RECORDED INFORMATION:
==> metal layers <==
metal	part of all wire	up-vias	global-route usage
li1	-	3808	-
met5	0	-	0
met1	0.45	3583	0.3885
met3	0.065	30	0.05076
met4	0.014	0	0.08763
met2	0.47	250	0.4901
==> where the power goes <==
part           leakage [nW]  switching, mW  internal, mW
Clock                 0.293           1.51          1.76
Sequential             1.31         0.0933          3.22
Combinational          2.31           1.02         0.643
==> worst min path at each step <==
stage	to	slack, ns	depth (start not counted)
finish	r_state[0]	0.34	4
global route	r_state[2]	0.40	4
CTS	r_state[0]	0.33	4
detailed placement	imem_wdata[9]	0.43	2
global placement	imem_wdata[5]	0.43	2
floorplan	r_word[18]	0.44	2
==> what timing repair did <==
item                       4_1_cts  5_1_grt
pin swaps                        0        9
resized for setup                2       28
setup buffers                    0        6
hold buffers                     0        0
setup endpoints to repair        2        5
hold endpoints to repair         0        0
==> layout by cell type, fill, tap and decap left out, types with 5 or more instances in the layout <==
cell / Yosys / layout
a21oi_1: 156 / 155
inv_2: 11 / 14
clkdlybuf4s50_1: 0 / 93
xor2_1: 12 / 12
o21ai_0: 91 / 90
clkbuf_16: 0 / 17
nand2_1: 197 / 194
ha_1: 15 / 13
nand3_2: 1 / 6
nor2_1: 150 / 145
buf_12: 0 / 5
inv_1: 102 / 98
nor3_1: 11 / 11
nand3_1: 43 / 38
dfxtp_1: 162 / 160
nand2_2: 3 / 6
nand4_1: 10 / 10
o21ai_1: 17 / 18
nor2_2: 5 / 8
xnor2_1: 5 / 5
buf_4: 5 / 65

TASK TO CARRY OUT: Search the data for "route" and list every line in which it occurs.

WRITTEN REPLY:
metal	part of all wire	up-vias	global-route usage
global route	r_state[2]	0.40	4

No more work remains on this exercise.